> [What is required]:
A verbatim copy of the data below is the required output.

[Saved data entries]
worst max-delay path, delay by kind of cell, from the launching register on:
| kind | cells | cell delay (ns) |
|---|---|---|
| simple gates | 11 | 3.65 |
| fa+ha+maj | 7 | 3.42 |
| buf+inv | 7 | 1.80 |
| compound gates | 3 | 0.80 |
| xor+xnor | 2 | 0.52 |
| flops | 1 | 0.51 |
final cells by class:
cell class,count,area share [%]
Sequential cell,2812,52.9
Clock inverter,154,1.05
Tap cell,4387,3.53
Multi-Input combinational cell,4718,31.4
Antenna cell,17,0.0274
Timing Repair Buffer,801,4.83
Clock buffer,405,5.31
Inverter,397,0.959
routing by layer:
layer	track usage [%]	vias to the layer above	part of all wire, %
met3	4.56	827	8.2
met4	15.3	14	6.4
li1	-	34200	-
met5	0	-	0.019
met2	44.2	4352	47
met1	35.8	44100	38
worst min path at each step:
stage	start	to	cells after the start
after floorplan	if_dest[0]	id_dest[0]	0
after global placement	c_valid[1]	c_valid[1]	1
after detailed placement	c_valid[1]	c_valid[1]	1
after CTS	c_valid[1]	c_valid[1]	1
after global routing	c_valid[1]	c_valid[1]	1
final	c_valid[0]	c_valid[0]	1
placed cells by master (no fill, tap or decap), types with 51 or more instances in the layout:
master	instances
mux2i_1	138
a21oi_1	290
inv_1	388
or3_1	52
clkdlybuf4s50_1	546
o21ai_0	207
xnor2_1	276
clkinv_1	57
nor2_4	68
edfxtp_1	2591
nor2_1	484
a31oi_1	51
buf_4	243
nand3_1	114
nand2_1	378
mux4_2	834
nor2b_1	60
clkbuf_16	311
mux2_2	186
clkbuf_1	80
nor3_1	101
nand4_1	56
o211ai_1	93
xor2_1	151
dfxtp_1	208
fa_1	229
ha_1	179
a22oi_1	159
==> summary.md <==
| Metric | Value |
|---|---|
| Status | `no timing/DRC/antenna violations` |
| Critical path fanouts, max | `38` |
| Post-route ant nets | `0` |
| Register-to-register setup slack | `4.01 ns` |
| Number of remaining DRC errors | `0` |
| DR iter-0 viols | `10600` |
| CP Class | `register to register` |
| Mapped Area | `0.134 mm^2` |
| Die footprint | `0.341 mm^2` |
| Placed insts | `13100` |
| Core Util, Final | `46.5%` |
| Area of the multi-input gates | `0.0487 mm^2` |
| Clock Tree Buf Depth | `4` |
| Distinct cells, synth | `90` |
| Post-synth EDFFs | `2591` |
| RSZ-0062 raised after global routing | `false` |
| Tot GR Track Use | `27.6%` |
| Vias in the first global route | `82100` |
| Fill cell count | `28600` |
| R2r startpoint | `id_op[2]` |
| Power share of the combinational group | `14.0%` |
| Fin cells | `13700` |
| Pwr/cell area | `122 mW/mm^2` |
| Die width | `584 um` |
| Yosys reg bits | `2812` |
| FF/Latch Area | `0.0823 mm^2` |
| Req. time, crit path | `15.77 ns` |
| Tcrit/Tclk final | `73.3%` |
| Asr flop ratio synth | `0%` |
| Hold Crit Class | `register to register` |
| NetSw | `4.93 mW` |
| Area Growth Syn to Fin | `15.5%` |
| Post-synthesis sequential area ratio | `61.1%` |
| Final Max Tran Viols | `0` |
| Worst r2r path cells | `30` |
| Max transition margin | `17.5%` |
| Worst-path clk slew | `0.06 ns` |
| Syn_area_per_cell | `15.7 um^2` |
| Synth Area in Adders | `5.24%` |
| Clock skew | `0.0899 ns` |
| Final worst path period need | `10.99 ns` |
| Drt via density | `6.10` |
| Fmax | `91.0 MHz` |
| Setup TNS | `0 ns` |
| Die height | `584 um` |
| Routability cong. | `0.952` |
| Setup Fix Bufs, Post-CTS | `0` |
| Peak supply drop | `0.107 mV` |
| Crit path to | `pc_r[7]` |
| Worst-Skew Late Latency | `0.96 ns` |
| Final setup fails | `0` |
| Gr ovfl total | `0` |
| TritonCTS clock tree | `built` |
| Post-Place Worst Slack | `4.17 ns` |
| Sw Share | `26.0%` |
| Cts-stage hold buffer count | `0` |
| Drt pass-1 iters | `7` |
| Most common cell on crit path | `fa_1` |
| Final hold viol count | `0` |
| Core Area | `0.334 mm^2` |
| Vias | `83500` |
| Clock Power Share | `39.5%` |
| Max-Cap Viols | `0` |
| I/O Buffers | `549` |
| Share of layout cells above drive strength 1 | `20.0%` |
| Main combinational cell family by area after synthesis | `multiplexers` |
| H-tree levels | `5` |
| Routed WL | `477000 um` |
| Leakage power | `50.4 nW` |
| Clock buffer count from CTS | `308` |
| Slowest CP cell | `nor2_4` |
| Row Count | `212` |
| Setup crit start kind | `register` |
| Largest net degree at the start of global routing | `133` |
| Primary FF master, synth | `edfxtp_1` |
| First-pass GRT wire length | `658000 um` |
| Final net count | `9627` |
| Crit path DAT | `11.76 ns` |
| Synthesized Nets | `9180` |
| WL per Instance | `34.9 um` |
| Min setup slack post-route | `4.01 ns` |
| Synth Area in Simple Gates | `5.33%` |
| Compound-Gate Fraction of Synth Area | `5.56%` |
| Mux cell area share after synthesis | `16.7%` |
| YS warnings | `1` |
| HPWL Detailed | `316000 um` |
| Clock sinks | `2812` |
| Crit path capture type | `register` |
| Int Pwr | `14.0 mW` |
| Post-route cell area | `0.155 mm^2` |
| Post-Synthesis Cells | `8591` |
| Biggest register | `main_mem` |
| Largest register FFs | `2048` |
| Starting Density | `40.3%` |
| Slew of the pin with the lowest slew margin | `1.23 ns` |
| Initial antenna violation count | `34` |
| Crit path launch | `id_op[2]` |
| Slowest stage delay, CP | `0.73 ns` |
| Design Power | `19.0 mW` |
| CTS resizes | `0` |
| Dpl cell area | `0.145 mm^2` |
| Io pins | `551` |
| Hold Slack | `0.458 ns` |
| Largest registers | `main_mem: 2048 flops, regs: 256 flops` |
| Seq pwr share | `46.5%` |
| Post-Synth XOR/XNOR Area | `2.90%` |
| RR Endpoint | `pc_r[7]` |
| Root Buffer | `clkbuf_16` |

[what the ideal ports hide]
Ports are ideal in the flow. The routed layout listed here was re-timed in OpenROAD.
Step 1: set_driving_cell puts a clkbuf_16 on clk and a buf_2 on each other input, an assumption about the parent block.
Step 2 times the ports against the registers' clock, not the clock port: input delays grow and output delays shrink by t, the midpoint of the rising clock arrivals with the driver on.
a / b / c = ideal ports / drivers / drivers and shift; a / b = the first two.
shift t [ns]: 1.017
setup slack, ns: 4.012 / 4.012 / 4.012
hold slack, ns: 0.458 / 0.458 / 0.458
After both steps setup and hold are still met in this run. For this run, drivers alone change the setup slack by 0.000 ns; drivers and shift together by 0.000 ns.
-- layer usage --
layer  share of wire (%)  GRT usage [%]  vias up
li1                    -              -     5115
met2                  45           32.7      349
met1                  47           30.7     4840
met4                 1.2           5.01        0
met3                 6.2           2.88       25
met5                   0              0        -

> [Exercise answer]:
worst max-delay path, delay by kind of cell, from the launching register on:
| kind | cells | cell delay (ns) |
|---|---|---|
| simple gates | 11 | 3.65 |
| fa+ha+maj | 7 | 3.42 |
| buf+inv | 7 | 1.80 |
| compound gates | 3 | 0.80 |
| xor+xnor | 2 | 0.52 |
| flops | 1 | 0.51 |
final cells by class:
cell class,count,area share [%]
Sequential cell,2812,52.9
Clock inverter,154,1.05
Tap cell,4387,3.53
Multi-Input combinational cell,4718,31.4
Antenna cell,17,0.0274
Timing Repair Buffer,801,4.83
Clock buffer,405,5.31
Inverter,397,0.959
routing by layer:
layer	track usage [%]	vias to the layer above	part of all wire, %
met3	4.56	827	8.2
met4	15.3	14	6.4
li1	-	34200	-
met5	0	-	0.019
met2	44.2	4352	47
met1	35.8	44100	38
worst min path at each step:
stage	start	to	cells after the start
after floorplan	if_dest[0]	id_dest[0]	0
after global placement	c_valid[1]	c_valid[1]	1
after detailed placement	c_valid[1]	c_valid[1]	1
after CTS	c_valid[1]	c_valid[1]	1
after global routing	c_valid[1]	c_valid[1]	1
final	c_valid[0]	c_valid[0]	1
placed cells by master (no fill, tap or decap), types with 51 or more instances in the layout:
master	instances
mux2i_1	138
a21oi_1	290
inv_1	388
or3_1	52
clkdlybuf4s50_1	546
o21ai_0	207
xnor2_1	276
clkinv_1	57
nor2_4	68
edfxtp_1	2591
nor2_1	484
a31oi_1	51
buf_4	243
nand3_1	114
nand2_1	378
mux4_2	834
nor2b_1	60
clkbuf_16	311
mux2_2	186
clkbuf_1	80
nor3_1	101
nand4_1	56
o211ai_1	93
xor2_1	151
dfxtp_1	208
fa_1	229
ha_1	179
a22oi_1	159
==> summary.md <==
| Metric | Value |
|---|---|
| Status | `no timing/DRC/antenna violations` |
| Critical path fanouts, max | `38` |
| Post-route ant nets | `0` |
| Register-to-register setup slack | `4.01 ns` |
| Number of remaining DRC errors | `0` |
| DR iter-0 viols | `10600` |
| CP Class | `register to register` |
| Mapped Area | `0.134 mm^2` |
| Die footprint | `0.341 mm^2` |
| Placed insts | `13100` |
| Core Util, Final | `46.5%` |
| Area of the multi-input gates | `0.0487 mm^2` |
| Clock Tree Buf Depth | `4` |
| Distinct cells, synth | `90` |
| Post-synth EDFFs | `2591` |
| RSZ-0062 raised after global routing | `false` |
| Tot GR Track Use | `27.6%` |
| Vias in the first global route | `82100` |
| Fill cell count | `28600` |
| R2r startpoint | `id_op[2]` |
| Power share of the combinational group | `14.0%` |
| Fin cells | `13700` |
| Pwr/cell area | `122 mW/mm^2` |
| Die width | `584 um` |
| Yosys reg bits | `2812` |
| FF/Latch Area | `0.0823 mm^2` |
| Req. time, crit path | `15.77 ns` |
| Tcrit/Tclk final | `73.3%` |
| Asr flop ratio synth | `0%` |
| Hold Crit Class | `register to register` |
| NetSw | `4.93 mW` |
| Area Growth Syn to Fin | `15.5%` |
| Post-synthesis sequential area ratio | `61.1%` |
| Final Max Tran Viols | `0` |
| Worst r2r path cells | `30` |
| Max transition margin | `17.5%` |
| Worst-path clk slew | `0.06 ns` |
| Syn_area_per_cell | `15.7 um^2` |
| Synth Area in Adders | `5.24%` |
| Clock skew | `0.0899 ns` |
| Final worst path period need | `10.99 ns` |
| Drt via density | `6.10` |
| Fmax | `91.0 MHz` |
| Setup TNS | `0 ns` |
| Die height | `584 um` |
| Routability cong. | `0.952` |
| Setup Fix Bufs, Post-CTS | `0` |
| Peak supply drop | `0.107 mV` |
| Crit path to | `pc_r[7]` |
| Worst-Skew Late Latency | `0.96 ns` |
| Final setup fails | `0` |
| Gr ovfl total | `0` |
| TritonCTS clock tree | `built` |
| Post-Place Worst Slack | `4.17 ns` |
| Sw Share | `26.0%` |
| Cts-stage hold buffer count | `0` |
| Drt pass-1 iters | `7` |
| Most common cell on crit path | `fa_1` |
| Final hold viol count | `0` |
| Core Area | `0.334 mm^2` |
| Vias | `83500` |
| Clock Power Share | `39.5%` |
| Max-Cap Viols | `0` |
| I/O Buffers | `549` |
| Share of layout cells above drive strength 1 | `20.0%` |
| Main combinational cell family by area after synthesis | `multiplexers` |
| H-tree levels | `5` |
| Routed WL | `477000 um` |
| Leakage power | `50.4 nW` |
| Clock buffer count from CTS | `308` |
| Slowest CP cell | `nor2_4` |
| Row Count | `212` |
| Setup crit start kind | `register` |
| Largest net degree at the start of global routing | `133` |
| Primary FF master, synth | `edfxtp_1` |
| First-pass GRT wire length | `658000 um` |
| Final net count | `9627` |
| Crit path DAT | `11.76 ns` |
| Synthesized Nets | `9180` |
| WL per Instance | `34.9 um` |
| Min setup slack post-route | `4.01 ns` |
| Synth Area in Simple Gates | `5.33%` |
| Compound-Gate Fraction of Synth Area | `5.56%` |
| Mux cell area share after synthesis | `16.7%` |
| YS warnings | `1` |
| HPWL Detailed | `316000 um` |
| Clock sinks | `2812` |
| Crit path capture type | `register` |
| Int Pwr | `14.0 mW` |
| Post-route cell area | `0.155 mm^2` |
| Post-Synthesis Cells | `8591` |
| Biggest register | `main_mem` |
| Largest register FFs | `2048` |
| Starting Density | `40.3%` |
| Slew of the pin with the lowest slew margin | `1.23 ns` |
| Initial antenna violation count | `34` |
| Crit path launch | `id_op[2]` |
| Slowest stage delay, CP | `0.73 ns` |
| Design Power | `19.0 mW` |
| CTS resizes | `0` |
| Dpl cell area | `0.145 mm^2` |
| Io pins | `551` |
| Hold Slack | `0.458 ns` |
| Largest registers | `main_mem: 2048 flops, regs: 256 flops` |
| Seq pwr share | `46.5%` |
| Post-Synth XOR/XNOR Area | `2.90%` |
| RR Endpoint | `pc_r[7]` |
| Root Buffer | `clkbuf_16` |

[what the ideal ports hide]
Ports are ideal in the flow. The routed layout listed here was re-timed in OpenROAD.
Step 1: set_driving_cell puts a clkbuf_16 on clk and a buf_2 on each other input, an assumption about the parent block.
Step 2 times the ports against the registers' clock, not the clock port: input delays grow and output delays shrink by t, the midpoint of the rising clock arrivals with the driver on.
a / b / c = ideal ports / drivers / drivers and shift; a / b = the first two.
shift t [ns]: 1.017
setup slack, ns: 4.012 / 4.012 / 4.012
hold slack, ns: 0.458 / 0.458 / 0.458
After both steps setup and hold are still met in this run. For this run, drivers alone change the setup slack by 0.000 ns; drivers and shift together by 0.000 ns.
-- layer usage --
layer  share of wire (%)  GRT usage [%]  vias up
li1                    -              -     5115
met2                  45           32.7      349
met1                  47           30.7     4840
met4                 1.2           5.01        0
met3                 6.2           2.88       25
met5                   0              0        -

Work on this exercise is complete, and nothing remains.